Le dernier livre de Didier Fassin est un inventaire exercé à l’égard de l’influence de la pensée de Michel Foucault dans le domaine de l’anthropologie morale. Il s’apparente aussi à un exercice d’« ego-anthropologie » : se revendiquant d’une neutralité axiologique scientifique qui lui fait rejeter les présupposés moraux normatifs, l’anthropologue s’émancipe pourtant au fil de ces conférences originairement prononcées dans le cadre des prestigieuses Adorno Lectures à l’Institut für Sozialforschung de l’Université Goethe de Francfort, de « la réticence de Foucault à intégrer la critique sociale dans la critique généalogique ».

Paradoxalement ce livre riche, croisant passionnantes études de terrain et réflexion épistémologique, déploie la dramaturgie très foucaldienne d’une subjectivation cependant moins éthique que politique, et assumée comme telle : D. Fassin se demande comment les démocraties occidentales font de la mauvaise politique avec de bons sentiments – ou, plus tragiquement, comment le principe supposé régulateur de la vie comme « bien suprême » en est venu à générer une politique (une antipolitique, faudrait-il écrire) de « l’inégalité sociale devant la vie ».
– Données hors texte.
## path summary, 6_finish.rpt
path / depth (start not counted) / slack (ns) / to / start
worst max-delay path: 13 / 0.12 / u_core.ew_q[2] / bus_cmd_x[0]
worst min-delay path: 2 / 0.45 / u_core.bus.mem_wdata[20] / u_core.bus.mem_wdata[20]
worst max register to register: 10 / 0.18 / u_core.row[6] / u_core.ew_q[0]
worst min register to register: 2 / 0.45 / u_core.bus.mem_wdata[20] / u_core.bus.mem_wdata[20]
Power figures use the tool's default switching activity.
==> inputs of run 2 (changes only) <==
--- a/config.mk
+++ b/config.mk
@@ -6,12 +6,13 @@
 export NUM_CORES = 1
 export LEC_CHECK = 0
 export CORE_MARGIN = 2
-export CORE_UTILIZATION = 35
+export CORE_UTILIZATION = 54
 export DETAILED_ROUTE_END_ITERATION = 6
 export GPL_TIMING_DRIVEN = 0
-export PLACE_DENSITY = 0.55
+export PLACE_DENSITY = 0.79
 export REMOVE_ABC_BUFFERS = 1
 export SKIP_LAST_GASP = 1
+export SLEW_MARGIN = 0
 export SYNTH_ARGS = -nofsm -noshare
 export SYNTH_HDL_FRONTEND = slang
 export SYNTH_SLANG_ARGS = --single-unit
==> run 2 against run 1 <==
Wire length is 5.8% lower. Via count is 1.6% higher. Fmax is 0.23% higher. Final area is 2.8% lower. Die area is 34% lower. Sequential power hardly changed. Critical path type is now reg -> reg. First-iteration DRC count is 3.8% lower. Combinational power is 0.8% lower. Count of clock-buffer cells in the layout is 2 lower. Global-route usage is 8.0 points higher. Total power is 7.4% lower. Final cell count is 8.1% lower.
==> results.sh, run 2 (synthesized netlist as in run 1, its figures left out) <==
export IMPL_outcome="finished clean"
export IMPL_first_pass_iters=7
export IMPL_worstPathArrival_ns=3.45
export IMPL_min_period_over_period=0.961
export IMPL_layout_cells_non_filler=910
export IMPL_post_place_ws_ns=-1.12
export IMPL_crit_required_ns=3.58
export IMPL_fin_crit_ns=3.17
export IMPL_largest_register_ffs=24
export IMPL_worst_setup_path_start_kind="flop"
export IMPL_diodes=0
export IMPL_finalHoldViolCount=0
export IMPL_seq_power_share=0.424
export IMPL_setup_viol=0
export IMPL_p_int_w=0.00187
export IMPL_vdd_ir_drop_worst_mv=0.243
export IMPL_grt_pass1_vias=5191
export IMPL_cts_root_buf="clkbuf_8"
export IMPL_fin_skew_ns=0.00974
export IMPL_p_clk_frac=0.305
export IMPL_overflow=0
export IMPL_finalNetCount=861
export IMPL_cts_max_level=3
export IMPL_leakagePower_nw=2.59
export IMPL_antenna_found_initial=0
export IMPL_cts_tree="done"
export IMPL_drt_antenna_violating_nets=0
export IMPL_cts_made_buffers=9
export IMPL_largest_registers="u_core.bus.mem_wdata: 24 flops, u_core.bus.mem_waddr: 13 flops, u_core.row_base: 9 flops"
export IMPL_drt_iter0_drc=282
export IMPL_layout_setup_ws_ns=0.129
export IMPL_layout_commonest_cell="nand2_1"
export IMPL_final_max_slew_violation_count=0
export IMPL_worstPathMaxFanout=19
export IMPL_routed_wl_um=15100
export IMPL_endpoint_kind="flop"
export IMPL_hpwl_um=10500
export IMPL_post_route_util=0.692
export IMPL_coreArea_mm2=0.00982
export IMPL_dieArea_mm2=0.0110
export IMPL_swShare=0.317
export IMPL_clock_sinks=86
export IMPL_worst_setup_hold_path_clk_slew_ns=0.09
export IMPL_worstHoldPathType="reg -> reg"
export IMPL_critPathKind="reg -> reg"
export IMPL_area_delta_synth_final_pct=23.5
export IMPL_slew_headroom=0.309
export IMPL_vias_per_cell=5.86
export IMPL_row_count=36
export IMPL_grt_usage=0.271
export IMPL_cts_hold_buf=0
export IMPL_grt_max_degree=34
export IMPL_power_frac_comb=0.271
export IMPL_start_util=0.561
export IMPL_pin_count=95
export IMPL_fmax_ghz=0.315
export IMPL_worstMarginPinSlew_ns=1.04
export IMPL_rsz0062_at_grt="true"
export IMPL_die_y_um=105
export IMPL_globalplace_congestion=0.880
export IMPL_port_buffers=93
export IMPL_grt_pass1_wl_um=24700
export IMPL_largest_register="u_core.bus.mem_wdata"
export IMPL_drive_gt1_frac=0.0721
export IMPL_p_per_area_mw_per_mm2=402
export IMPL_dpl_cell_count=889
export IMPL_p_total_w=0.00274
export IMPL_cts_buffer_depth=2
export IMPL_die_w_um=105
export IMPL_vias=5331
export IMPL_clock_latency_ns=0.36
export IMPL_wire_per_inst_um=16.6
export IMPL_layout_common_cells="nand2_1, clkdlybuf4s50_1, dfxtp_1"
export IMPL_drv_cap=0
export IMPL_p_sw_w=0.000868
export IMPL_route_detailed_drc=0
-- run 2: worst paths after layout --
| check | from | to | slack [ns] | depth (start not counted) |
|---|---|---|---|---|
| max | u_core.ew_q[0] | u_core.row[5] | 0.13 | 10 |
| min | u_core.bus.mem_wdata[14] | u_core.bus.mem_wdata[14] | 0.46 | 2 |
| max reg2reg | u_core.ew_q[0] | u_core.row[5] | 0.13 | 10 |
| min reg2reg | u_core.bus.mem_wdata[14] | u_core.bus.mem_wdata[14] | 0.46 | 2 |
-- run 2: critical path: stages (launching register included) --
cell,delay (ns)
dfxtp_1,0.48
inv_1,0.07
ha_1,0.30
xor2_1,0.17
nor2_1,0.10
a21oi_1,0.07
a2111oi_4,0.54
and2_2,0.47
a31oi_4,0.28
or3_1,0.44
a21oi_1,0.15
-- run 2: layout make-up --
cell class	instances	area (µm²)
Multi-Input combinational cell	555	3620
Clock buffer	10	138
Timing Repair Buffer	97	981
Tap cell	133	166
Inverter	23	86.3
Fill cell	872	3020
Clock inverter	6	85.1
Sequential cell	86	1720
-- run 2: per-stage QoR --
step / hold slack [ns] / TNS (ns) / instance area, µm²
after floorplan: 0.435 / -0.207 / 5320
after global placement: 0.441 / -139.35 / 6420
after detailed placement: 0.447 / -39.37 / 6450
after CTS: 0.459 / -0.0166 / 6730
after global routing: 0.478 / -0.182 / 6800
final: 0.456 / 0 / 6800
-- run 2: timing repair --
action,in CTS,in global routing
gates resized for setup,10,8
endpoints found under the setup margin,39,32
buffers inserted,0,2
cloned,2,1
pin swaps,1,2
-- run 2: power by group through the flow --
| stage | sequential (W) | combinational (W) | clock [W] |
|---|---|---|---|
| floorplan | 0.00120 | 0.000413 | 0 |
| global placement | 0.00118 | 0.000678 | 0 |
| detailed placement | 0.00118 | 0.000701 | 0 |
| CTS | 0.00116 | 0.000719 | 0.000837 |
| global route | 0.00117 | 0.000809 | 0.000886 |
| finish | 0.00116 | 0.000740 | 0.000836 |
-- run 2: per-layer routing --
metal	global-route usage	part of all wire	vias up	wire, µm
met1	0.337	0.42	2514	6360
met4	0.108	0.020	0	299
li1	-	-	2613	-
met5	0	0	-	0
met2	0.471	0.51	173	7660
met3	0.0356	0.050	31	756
Le « nomadisme forcé » en est une illustration extrême, même si ce n’est pas la seule forme de vie précaire et vulnérable : « La forme de vie des nomades forcés reflète un état du monde. Elle résulte des impasses dans lesquelles se trouvent les démocraties contemporaines, incapables de se hisser à la hauteur des principes qui fondent leur existence même ».

Se sont dissociées deux éthiques de vie, toutes deux issues d’une même « théologie éthique », laquelle sacralisant la vie, valorisait d’autant son sacrifice comme témoin d’un possible dépassement métaphysique. Cette modalité double de la sacralisation de la vie s’est dégradée en deux « politiques de vie » antagonistes, l’une excluant et contestant l’autre : la « politique » du sacrifice de la vie au nom d’une cause (le martyr théologico-politique), et la « politique » des démocraties occidentales valorisant « la vie comme fait naturel et biologique » (voire post-ou trans-humain) au détriment de sa « valeur comme fait social et politique ».

Ce « glissement éthique vers la biolégitimité » est lisible par exemple dans le fait que « la probabilité d’être régularisé pour un migrant sans papier s’avérait [en 2005] 7 fois plus élevée lorsque la vie était menacée par une maladie grave que quand elle l’était par un risque de persécution ». « Il est assurément plus aisé de faire appel aux sentiments moraux pour défendre des vies menacées par une maladie mortelle que pour protéger des vies éprouvées par des violences ou des inégalités », écrit D. Fassin.

L'anthropologue maintient que son «point de vue n’est pas normatif mais analytique », à la différence de H. Arendt ou W. Benjamin qui avaient déjà dénoncé cette « réduction de la vie à son expression physique ». Si le mot « émancipation » est (encore) absent de cette réflexion, son fantôme hante la volonté affichée de reformuler le concept de « forme de vie » comme « exercice des possibles », réconciliant « le physique, l’affectif et le moral ».

« Donner à voir et à comprendre ce que signifie et ce qu’implique l’inégalité de traitement des vies humaines, conclut D. Fassin, relève à la fois de l’engagement intellectuel et de l’engagement politique dont peut, modestement, se prévaloir le travail critique ».

Saluons ce  « modeste » retour de l’engagement politique des intellectuels.

Post-scriptum : Je signale qu'une recension de ce livre signée par Joseph Confavreux a déjà été publiée sur Mediapart : https://www.mediapart.fr/journal/culture-idees/100118/didier-fassin-au-chevet-des-vies-inegales)

Addendum du 7 février aux chiffres donnés par Didier Fassin sur l'espérance de vie aux Etats-Unis (15 ans entre les 1% les plus pauvres et les 1% les plus riches) : 

Site du Monde ce matin : "Treize ans d’espérance de vie en plus ou en moins. C’est l’abîme qui sépare, en France, les 5 % d’hommes les plus riches des 5 % les plus pauvres, d’après la dernière enquête de l’Institut national de la statistique et des études économiques (Insee), publiée mardi 6 février. Pour un niveau de vie moyen de 5 800 euros par mois, un homme peut espérer s’éteindre à 84 ans et quelques. Un seuil qui tombe à moins de 72 ans dès 470 euros par mois. Aux alentours de 1 000 euros, 100 euros supplémentaires représentent un gain de 0,9 an."